The data:
┏━━
File: src/design/qpd_decode.sv
module qpd_decode
  import qpd_pkg::*;
(
  input  logic [7:0] byte_i,
  input  logic       last_i,
  input  logic [1:0] phase_i,
  input  logic [7:0] held_i,
  output qpd_dec_t   dec_o
);

  logic [4:0] hv_in;
  logic [4:0] hv_held;

  assign hv_in   = hex_val(byte_i);
  assign hv_held = hex_val(held_i);

  always_comb begin
    logic [1:0]             n;
    logic [1:0]             ph;
    logic [7:0]             hd;
    logic [MaxRes-1:0][7:0] rb;
    logic [MaxRes-1:0]      rv;
    logic                   pb_en;
    logic [7:0]             pb;

    n     = 2'd0;
    ph    = phase_i;
    hd    = held_i;
    rb    = '0;
    rv    = '0;
    pb_en = 1'b0;
    pb    = byte_i;

    case (phase_i)
      PH_IDLE: begin
        pb_en = 1'b1;
      end
      PH_EQ: begin
        if (byte_i == CH_CR) begin
          ph = PH_EQCR;
        end else if (byte_i == CH_LF) begin
          ph = PH_IDLE;
        end else if (hv_in[4]) begin
          hd = byte_i;
          ph = PH_EQHEX;
        end else begin
          ph = PH_IDLE;
          rb[0] = CH_EQ; rv[0] = 1'b1; n = 2'd1;
          pb_en = 1'b1;
        end
      end
      PH_EQCR: begin
        ph    = PH_IDLE;
        pb_en = (byte_i != CH_LF);
      end
      default: begin
        ph = PH_IDLE;
        if (hv_in[4]) begin
          // a non-hex held char cannot occur; it would decode as high nibble 0
          rb[0] = {(hv_held[4] ? hv_held[3:0] : 4'd0), hv_in[3:0]};
          rv[0] = 1'b1;
          n     = 2'd1;
        end else begin
          rb[0] = CH_EQ;  rv[0] = 1'b1;
          rb[1] = held_i; rv[1] = 1'b1;
          n     = 2'd2;
          pb_en = 1'b1;
        end
      end
    endcase

    // byte reprocessed as fresh input
    if (pb_en) begin
      if (pb == CH_EQ) begin
        ph = PH_EQ;
      end else if (n != 2'd3) begin
        rb[n] = pb; rv[n] = 1'b1;
        n = n + 2'd1;
      end
    end

    if (last_i) begin
      if (ph == PH_EQ && n != 2'd3) begin
        rb[n] = CH_EQ; rv[n] = 1'b1;
        n = n + 2'd1;
      end else if (ph == PH_EQHEX && n == 2'd0) begin
        rb[0] = CH_EQ; rv[0] = 1'b1;
        rb[1] = hd;    rv[1] = 1'b1;
        n = 2'd2;
      end
      ph = PH_IDLE;
      hd = 8'd0;
      if (n == 2'd0) begin
        // bare end marker
        rb[0] = 8'd0; rv[0] = 1'b0;
        n = 2'd1;
      end
    end

    dec_o.phase_nxt    = ph;
    dec_o.held_nxt     = hd;
    dec_o.bundle.cnt   = n;
    dec_o.bundle.bytes = rb;
    dec_o.bundle.bv    = rv;
    dec_o.bundle.last  = last_i;
  end

endmodule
┗━━
Task instructions: The required result is a verbatim copy of all the entries.

Written reply:
File: src/design/qpd_decode.sv
module qpd_decode
  import qpd_pkg::*;
(
  input  logic [7:0] byte_i,
  input  logic       last_i,
  input  logic [1:0] phase_i,
  input  logic [7:0] held_i,
  output qpd_dec_t   dec_o
);

  logic [4:0] hv_in;
  logic [4:0] hv_held;

  assign hv_in   = hex_val(byte_i);
  assign hv_held = hex_val(held_i);

  always_comb begin
    logic [1:0]             n;
    logic [1:0]             ph;
    logic [7:0]             hd;
    logic [MaxRes-1:0][7:0] rb;
    logic [MaxRes-1:0]      rv;
    logic                   pb_en;
    logic [7:0]             pb;

    n     = 2'd0;
    ph    = phase_i;
    hd    = held_i;
    rb    = '0;
    rv    = '0;
    pb_en = 1'b0;
    pb    = byte_i;

    case (phase_i)
      PH_IDLE: begin
        pb_en = 1'b1;
      end
      PH_EQ: begin
        if (byte_i == CH_CR) begin
          ph = PH_EQCR;
        end else if (byte_i == CH_LF) begin
          ph = PH_IDLE;
        end else if (hv_in[4]) begin
          hd = byte_i;
          ph = PH_EQHEX;
        end else begin
          ph = PH_IDLE;
          rb[0] = CH_EQ; rv[0] = 1'b1; n = 2'd1;
          pb_en = 1'b1;
        end
      end
      PH_EQCR: begin
        ph    = PH_IDLE;
        pb_en = (byte_i != CH_LF);
      end
      default: begin
        ph = PH_IDLE;
        if (hv_in[4]) begin
          // a non-hex held char cannot occur; it would decode as high nibble 0
          rb[0] = {(hv_held[4] ? hv_held[3:0] : 4'd0), hv_in[3:0]};
          rv[0] = 1'b1;
          n     = 2'd1;
        end else begin
          rb[0] = CH_EQ;  rv[0] = 1'b1;
          rb[1] = held_i; rv[1] = 1'b1;
          n     = 2'd2;
          pb_en = 1'b1;
        end
      end
    endcase

    // byte reprocessed as fresh input
    if (pb_en) begin
      if (pb == CH_EQ) begin
        ph = PH_EQ;
      end else if (n != 2'd3) begin
        rb[n] = pb; rv[n] = 1'b1;
        n = n + 2'd1;
      end
    end

    if (last_i) begin
      if (ph == PH_EQ && n != 2'd3) begin
        rb[n] = CH_EQ; rv[n] = 1'b1;
        n = n + 2'd1;
      end else if (ph == PH_EQHEX && n == 2'd0) begin
        rb[0] = CH_EQ; rv[0] = 1'b1;
        rb[1] = hd;    rv[1] = 1'b1;
        n = 2'd2;
      end
      ph = PH_IDLE;
      hd = 8'd0;
      if (n == 2'd0) begin
        // bare end marker
        rb[0] = 8'd0; rv[0] = 1'b0;
        n = 2'd1;
      end
    end

    dec_o.phase_nxt    = ph;
    dec_o.held_nxt     = hd;
    dec_o.bundle.cnt   = n;
    dec_o.bundle.bytes = rb;
    dec_o.bundle.bv    = rv;
    dec_o.bundle.last  = last_i;
  end

endmodule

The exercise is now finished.